Patrick J. Foye, Esq.                      Scott Wallace, Esq.
SKADDEN, ARPS, SLATE, MEAGHER & FLOM       HAYNES AND BOONE, L.L.P.
919 Third Avenue                           901 Main Street, Suite  3100
New York, New York  10022                  Dallas, Texas 75202
(212) 735-2274                             (214) 651-5587



          This Amendment No. 2 amends and supplements the
following Items of the Solicitation/Recommendation Statements on
Schedule 14D-9 of the Partnerships filed with the Securities and
Exchange Commission on October 4, 1996, as amended (the
"Schedules 14D-9").  Unless otherwise indicated, all capitalized
terms used but not defined in this Amendment No. 2 have the
meanings set forth in the Schedules 14D-9.

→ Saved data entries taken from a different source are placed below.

[src/design/ljpf_pkg.sv]
// ----------------------------------------------------------------------------
// ljpf_pkg
// Shared types, register codes and reset values of the Lennard-Jones
// pair force accumulator.
// ----------------------------------------------------------------------------
package ljpf_pkg;

   localparam int QUEUE_DEPTH_DEF = 2;
   localparam int CSR_IDX_W       = 3;

   typedef enum logic [CSR_IDX_W-1:0] {
      CSR_BOX_X_LOW  = 3'd0,
      CSR_BOX_X_HIGH = 3'd1,
      CSR_BOX_Y_LOW  = 3'd2,
      CSR_BOX_Y_HIGH = 3'd3,
      CSR_BOX_Z_LOW  = 3'd4,
      CSR_BOX_Z_HIGH = 3'd5,
      CSR_CUTOFF_SQ  = 3'd6
   } csr_index_type;

   localparam logic signed [31:0] BOX_LOW_RST   = 32'shFFE0_0000;
   localparam logic signed [31:0] BOX_HIGH_RST  = 32'sh0020_0000;
   localparam logic        [31:0] CUTOFF_SQ_RST = 32'd410042;

   typedef struct packed {
      logic signed [31:0] box_x_low;
      logic signed [31:0] box_x_high;
      logic signed [31:0] box_y_low;
      logic signed [31:0] box_y_high;
      logic signed [31:0] box_z_low;
      logic signed [31:0] box_z_high;
      logic        [31:0] cutoff_sq;
   } cfg_type;

   typedef struct packed {
      logic signed [31:0] home_x;
      logic signed [31:0] home_y;
      logic signed [31:0] home_z;
      logic signed [31:0] neighbor_x;
      logic signed [31:0] neighbor_y;
      logic signed [31:0] neighbor_z;
      logic signed [31:0] coef_repulsive;
      logic signed [31:0] coef_attractive;
      logic               last_neighbor;
   } req_data_type;

   typedef struct packed {
      logic signed [47:0] pair_force_x;
      logic signed [47:0] pair_force_y;
      logic signed [47:0] pair_force_z;
      logic               within_cutoff;
      logic signed [47:0] total_force_x;
      logic signed [47:0] total_force_y;
      logic signed [47:0] total_force_z;
      logic               total_valid;
   } rsp_data_type;

   typedef struct packed {
      logic signed [31:0] d_x;
      logic signed [31:0] d_y;
      logic signed [31:0] d_z;
      logic        [63:0] rsq;
      logic               in_cut;
      logic signed [31:0] lj1;
      logic signed [31:0] lj2;
      logic               last;
   } pair_type;

endpackage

ITEM 9.   MATERIAL TO BE FILED AS EXHIBITS

          Items 9 is hereby supplemented by adding the following:

(c)(11)        Form of Letter to Unitholders.

(c)(12)        Form of Notice of Withdrawal.


                                   SIGNATURE

          After reasonable inquiry and to the best of my
knowledge and belief, I certify that the information set forth in
this statement is true, complete and correct.

Dated:  November 8, 1996
                              MCNEIL PARTNERS, L.P.
                              General Partner of each of the Partnerships

                              By:    McNeil Investors, Inc.
                                     General Partner

                              By:    /s/ Donald K. Reed       
                                     Donald K. Reed
                                     President


                          EXHIBIT INDEX

   Exhibit                  Description                  Page

 (c)(11)     Form of Letter to Unitholders.                 5

 (c)(12)     Form of Notice of Withdrawal.                  7




                       MCNEIL REAL ESTATE FUND XXIV, L.P.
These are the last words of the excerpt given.